Sì ai viaggi all’estero: l’ira degli albergatori

«Da noi gli hotel chiusi, la scelta del governo è inconcepibile»
ALBA ADRIATICA. «Non è possibile spostarsi dal proprio comune, non si può andare in vacanza in un'altra regione, ma si può volare all'estero. Tutto questo è assurdo e inaccettabile». La decisione del Viminale di autorizzare, per Pasqua, i viaggi all'estero, non trova d'accordo il presidente regionale di Federalberghi, Giammarco Giovannelli. Contrario anche il coordinatore degli assessori regionali al turismo, Daniele D’Amario, che definisce «inconcepibile» la scelta del Governo.
ALLO STREMO
«Siamo di fronte ad una situazione paradossale», dice Giovannelli, «dopo un anno di sacrifici, da parte del settore ricettivo, turistico e della ristorazione, ci troviamo nella stessa situazione del 2020, se non peggio, visto che il Governo autorizza le vacanze all’estero».

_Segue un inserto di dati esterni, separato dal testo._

**src/rtl/tile_frame_sequencer.sv**
```systemverilog
// Frame/tile sequencer: triggers binning, issues screen tiles in raster order to the
// rasterizer and framebuffer streamer through a ring of tile buffers, swaps on vblank.
module tile_frame_sequencer #(
  parameter int SCREEN_W      = 640,
  parameter int SCREEN_H      = 480,
  parameter int TILE_DIM      = 16,
  parameter int NUM_TILE_BUFS = 2,
  parameter int BUF_W         = $clog2(NUM_TILE_BUFS)
) (
  input  logic             BOARD_CLK,
  input  logic             Reset,
  input  logic             frameEnable,
  input  logic             frameStep,
  input  logic             vblank,
  output logic             startBinning,
  input  logic             doneBinning,
  output logic             rasterStart,
  output logic [BUF_W-1:0] rasterTileID,
  output logic [9:0]       rasterxOffset,
  output logic [9:0]       rasteryOffset,
  input  logic             doneRasterizing,
  output logic             streamStart,
  output logic [BUF_W-1:0] streamTileID,
  output logic [9:0]       streamxOffset,
  output logic [9:0]       streamyOffset,
  input  logic             doneStreaming,
  output logic             doubleBuffer,
  output logic [15:0]      frameCount,
  output logic             busy,
  output logic             protocolError
);
  localparam int TILES_X   = (SCREEN_W + TILE_DIM - 1) / TILE_DIM;
  localparam int TILES_Y   = (SCREEN_H + TILE_DIM - 1) / TILE_DIM;
  localparam int NUM_TILES = TILES_X * TILES_Y;
  localparam int CNT_W     = $clog2(NUM_TILES + 1);

  localparam logic [CNT_W-1:0] TILES_C  = CNT_W'(NUM_TILES);
  localparam logic [CNT_W-1:0] CNT_ONE  = CNT_W'(1'b1);
  localparam logic [CNT_W-1:0] CNT_ZERO = CNT_W'(1'b0);
  localparam logic [BUF_W-1:0] ID_ONE   = BUF_W'(1'b1);
  localparam logic [BUF_W-1:0] ID_ZERO  = BUF_W'(1'b0);
  localparam logic [BUF_W:0]   BUFS_C   = (BUF_W + 1)'(NUM_TILE_BUFS);
  localparam logic [BUF_W:0]   B_ONE    = (BUF_W + 1)'(1'b1);
  localparam logic [BUF_W:0]   B_ZERO   = (BUF_W + 1)'(1'b0);
  localparam logic [9:0]       STEP_C   = 10'(TILE_DIM);
  localparam logic [9:0]       LAST_X_C = 10'((TILES_X - 1) * TILE_DIM);

  typedef enum logic [2:0] {
    ST_IDLE      = 3'd0,
    ST_BIN_START = 3'd1,
    ST_BIN_WAIT  = 3'd2,
    ST_TILES     = 3'd3,
    ST_SWAP_WAIT = 3'd4,
    ST_SWAP      = 3'd5
  } state_t;

  state_t           state_q, state_d;
  logic [9:0]       r_x_q, r_x_d, r_y_q, r_y_d, s_x_q, s_x_d, s_y_q, s_y_d;
  logic [BUF_W-1:0] r_id_q, r_id_d, s_id_q, s_id_d;
  logic [CNT_W-1:0] r_cnt_q, r_cnt_d, s_cnt_q, s_cnt_d;
  logic [BUF_W:0]   free_q, free_d, ready_q, ready_d;
  logic             r_busy_q, r_busy_d, s_busy_q, s_busy_d, vblank_q;
  logic             start_bin_q, start_bin_d, raster_start_q, raster_start_d;
  logic             stream_start_q, stream_start_d, dbuf_q, dbuf_d;
  logic             busy_q, busy_d, perr_q, perr_d;
  logic [BUF_W-1:0] raster_id_q, raster_id_d, stream_id_q, stream_id_d;
  logic [9:0]       raster_x_q, raster_x_d, raster_y_q, raster_y_d;
  logic [9:0]       stream_x_q, stream_x_d, stream_y_q, stream_y_d;
  logic [15:0]      frame_cnt_q, frame_cnt_d;
  logic             r_done_v, s_done_v, r_issue, s_issue;

  // Raster-order step, packed as {y, x}; the column wraps after the last (possibly partial) tile.
  function automatic logic [19:0] next_xy(input logic [9:0] x, input logic [9:0] y);
    if (x == LAST_X_C) begin
      next_xy = {y + STEP_C, 10'd0};
    end else begin
      next_xy = {y, x + STEP_C};
    end
  endfunction

  always_comb begin
    state_d     = state_q;
    r_x_d       = r_x_q;
    r_y_d       = r_y_q;
    s_x_d       = s_x_q;
    s_y_d       = s_y_q;
    r_id_d      = r_id_q;
    s_id_d      = s_id_q;
    r_cnt_d     = r_cnt_q;
    s_cnt_d     = s_cnt_q;
    raster_id_d = raster_id_q;
    raster_x_d  = raster_x_q;
    raster_y_d  = raster_y_q;
    stream_id_d = stream_id_q;
    stream_x_d  = stream_x_q;
    stream_y_d  = stream_y_q;
    dbuf_d      = dbuf_q;
    frame_cnt_d = frame_cnt_q;

    // A done pulse only counts when its engine has a tile outstanding.
    r_done_v = doneRasterizing & r_busy_q;
    s_done_v = doneStreaming & s_busy_q;
    r_issue  = (state_q == ST_TILES) & (~r_busy_q | r_done_v) & (free_q != B_ZERO)
               & (r_cnt_q != TILES_C);
    s_issue  = (state_q == ST_TILES) & (~s_busy_q | s_done_v) & ((ready_q != B_ZERO) | r_done_v)
               & (s_cnt_q != TILES_C);
    raster_start_d = r_issue;
    stream_start_d = s_issue;
    r_busy_d = r_issue | (r_busy_q & ~r_done_v);
    s_busy_d = s_issue | (s_busy_q & ~s_done_v);
    perr_d   = perr_q | (doneRasterizing & ~r_busy_q) | (doneStreaming & ~s_busy_q)
               | (doneBinning & (state_q != ST_BIN_WAIT));

    if (r_issue) begin
      raster_x_d     = r_x_q;
      raster_y_d     = r_y_q;
      raster_id_d    = r_id_q;
      {r_y_d, r_x_d} = next_xy(r_x_q, r_y_q);
      r_id_d         = r_id_q + ID_ONE;
      r_cnt_d        = r_cnt_q + CNT_ONE;
    end else begin
      r_cnt_d = r_cnt_q;
    end

    if (s_issue) begin
      stream_x_d     = s_x_q;
      stream_y_d     = s_y_q;
      stream_id_d    = s_id_q;
      {s_y_d, s_x_d} = next_xy(s_x_q, s_y_q);
      s_id_d         = s_id_q + ID_ONE;
      s_cnt_d        = s_cnt_q + CNT_ONE;
    end else begin
      s_cnt_d = s_cnt_q;
    end

    case ({r_issue, s_done_v})
      2'b10:   free_d = free_q - B_ONE;
      2'b01:   free_d = free_q + B_ONE;
      default: free_d = free_q;
    endcase

    case ({r_done_v, s_issue})
      2'b10:   ready_d = ready_q + B_ONE;
      2'b01:   ready_d = ready_q - B_ONE;
      default: ready_d = ready_q;
    endcase

    case (state_q)
      ST_IDLE: begin
        if (frameEnable | frameStep) begin
          state_d = ST_BIN_START;
        end else begin
          state_d = ST_IDLE;
        end
      end
      ST_BIN_START: begin
        state_d  = ST_BIN_WAIT;
        r_x_d    = 10'd0;
        r_y_d    = 10'd0;
        s_x_d    = 10'd0;
        s_y_d    = 10'd0;
        r_id_d   = ID_ZERO;
        s_id_d   = ID_ZERO;
        r_cnt_d  = CNT_ZERO;
        s_cnt_d  = CNT_ZERO;
        free_d   = BUFS_C;
        ready_d  = B_ZERO;
        r_busy_d = 1'b0;
        s_busy_d = 1'b0;
      end
      ST_BIN_WAIT: begin
        if (doneBinning) begin
          state_d = ST_TILES;
        end else begin
          state_d = ST_BIN_WAIT;
        end
      end
      ST_TILES: begin
        // Everything has been issued once s_cnt saturates, so the next stream done is the last.
        if (s_done_v & (s_cnt_q == TILES_C)) begin
          state_d = ST_SWAP_WAIT;
        end else begin
          state_d = ST_TILES;
        end
      end
      ST_SWAP_WAIT: begin
        if (vblank & ~vblank_q) begin
          state_d     = ST_SWAP;
          dbuf_d      = ~dbuf_q;
          frame_cnt_d = frame_cnt_q + 16'd1;
        end else begin
          state_d = ST_SWAP_WAIT;
        end
      end
      ST_SWAP: begin
        if (frameEnable) begin
          state_d = ST_BIN_START;
        end else begin
          state_d = ST_IDLE;
        end
      end
      default: state_d = ST_IDLE;
    endcase

    start_bin_d = (state_d == ST_BIN_START);
    busy_d      = (state_d != ST_IDLE);
  end

  always_ff @(posedge BOARD_CLK) begin
    if (Reset) begin
      state_q        <= ST_IDLE;
      r_x_q          <= 10'd0;
      r_y_q          <= 10'd0;
      s_x_q          <= 10'd0;
      s_y_q          <= 10'd0;
      r_id_q         <= ID_ZERO;
      s_id_q         <= ID_ZERO;
      r_cnt_q        <= CNT_ZERO;
      s_cnt_q        <= CNT_ZERO;
      free_q         <= BUFS_C;
      ready_q        <= B_ZERO;
      r_busy_q       <= 1'b0;
      s_busy_q       <= 1'b0;
      vblank_q       <= 1'b0;
      start_bin_q    <= 1'b0;
      raster_start_q <= 1'b0;
      stream_start_q <= 1'b0;
      raster_id_q    <= ID_ZERO;
      raster_x_q     <= 10'd0;
      raster_y_q     <= 10'd0;
      stream_id_q    <= ID_ZERO;
      stream_x_q     <= 10'd0;
      stream_y_q     <= 10'd0;
      dbuf_q         <= 1'b0;
      frame_cnt_q    <= 16'd0;
      busy_q         <= 1'b0;
      perr_q         <= 1'b0;
    end else begin
      state_q        <= state_d;
      r_x_q          <= r_x_d;
      r_y_q          <= r_y_d;
      s_x_q          <= s_x_d;
      s_y_q          <= s_y_d;
      r_id_q         <= r_id_d;
      s_id_q         <= s_id_d;
      r_cnt_q        <= r_cnt_d;
      s_cnt_q        <= s_cnt_d;
      free_q         <= free_d;
      ready_q        <= ready_d;
      r_busy_q       <= r_busy_d;
      s_busy_q       <= s_busy_d;
      vblank_q       <= vblank;
      start_bin_q    <= start_bin_d;
      raster_start_q <= raster_start_d;
      stream_start_q <= stream_start_d;
      raster_id_q    <= raster_id_d;
      raster_x_q     <= raster_x_d;
      raster_y_q     <= raster_y_d;
      stream_id_q    <= stream_id_d;
      stream_x_q     <= stream_x_d;
      stream_y_q     <= stream_y_d;
      dbuf_q         <= dbuf_d;
      frame_cnt_q    <= frame_cnt_d;
      busy_q         <= busy_d;
      perr_q         <= perr_d;
    end
  end

  assign startBinning  = start_bin_q;
  assign rasterStart   = raster_start_q;
  assign rasterTileID  = raster_id_q;
  assign rasterxOffset = raster_x_q;
  assign rasteryOffset = raster_y_q;
  assign streamStart   = stream_start_q;
  assign streamTileID  = stream_id_q;
  assign streamxOffset = stream_x_q;
  assign streamyOffset = stream_y_q;
  assign doubleBuffer  = dbuf_q;
  assign frameCount    = frame_cnt_q;
  assign busy          = busy_q;
  assign protocolError = perr_q;
endmodule

```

Giovannelli non ne fa una “questione politica”, ma di sopravvivenza di migliaia di attività. «Pensavamo di avere una situazione diversa», afferma, «e invece siamo alla seconda Pasqua out dopo aver bruciato buona parte delle vacanze estive e delle festività natalizie, i periodi più propizi. I gestori di alberghi, ristoranti, b&b e altre strutture ricettive sono allo stremo». Le perdite, nella settimana di Pasqua, per gli hotel saranno vicine al 100%, poco meno per i ristoranti autorizzati all'asporto. «La situazione è drammatica», evidenzia Giovannelli che invoca «oltre a misure di ristoro consistenti, per salvare il salvabile, un pool di professionisti che lavori sui fondi del Recovery plan e non si faccia "scappare" le risorse che l'Europa ha destinato all'Abruzzo. Abbiamo già mandato indietro, nel tempo, troppi milioni di euro. Altrimenti», avverte, «sarà davvero la rivoluzione. Serve una programmazione coerente e calata sul territorio. L'economia turistica abruzzese deve essere programmata dai territori e dagli operatori, con un piano di promo-commercializzazione. Abbiamo perso l’80% degli incassi nei periodi migliori – ponti e festività – il 100% nel resto dell'anno. Gli operatori sono disponibili, ma serve un intervento immediato. Solo un piano di infrastrutture programmato», conclude Giovannelli, «può accrescere la nostra competitività internazionale, salvaguardando il valore economico e commerciale delle aziende e dei territori turistici abruzzesi».
LA REGIONE
Sull'argomento è intervenuto anche il coordinatore degli assessori regionali al turismo, Daniele D’Amario: «È assurdo e inconcepibile autorizzare i viaggi all’estero nello stesso momento in cui si vieta per ragioni di emergenza sanitaria qualsiasi spostamento all’interno del territorio nazionale», evidenzia D'Amario, «si può andare in spiagge esotiche, ma non è ammesso raggiungere i propri cari nel periodo pasquale se questi vivono in Italia. Tutto questo viene autorizzato e ammesso a danno del turismo italiano e, in particolare, del comparto alberghiero, da mesi paralizzato dalle norme sulle restrizioni della mobilità. Decisione che rischia di minare ancora di più la fiducia degli operatori turistici».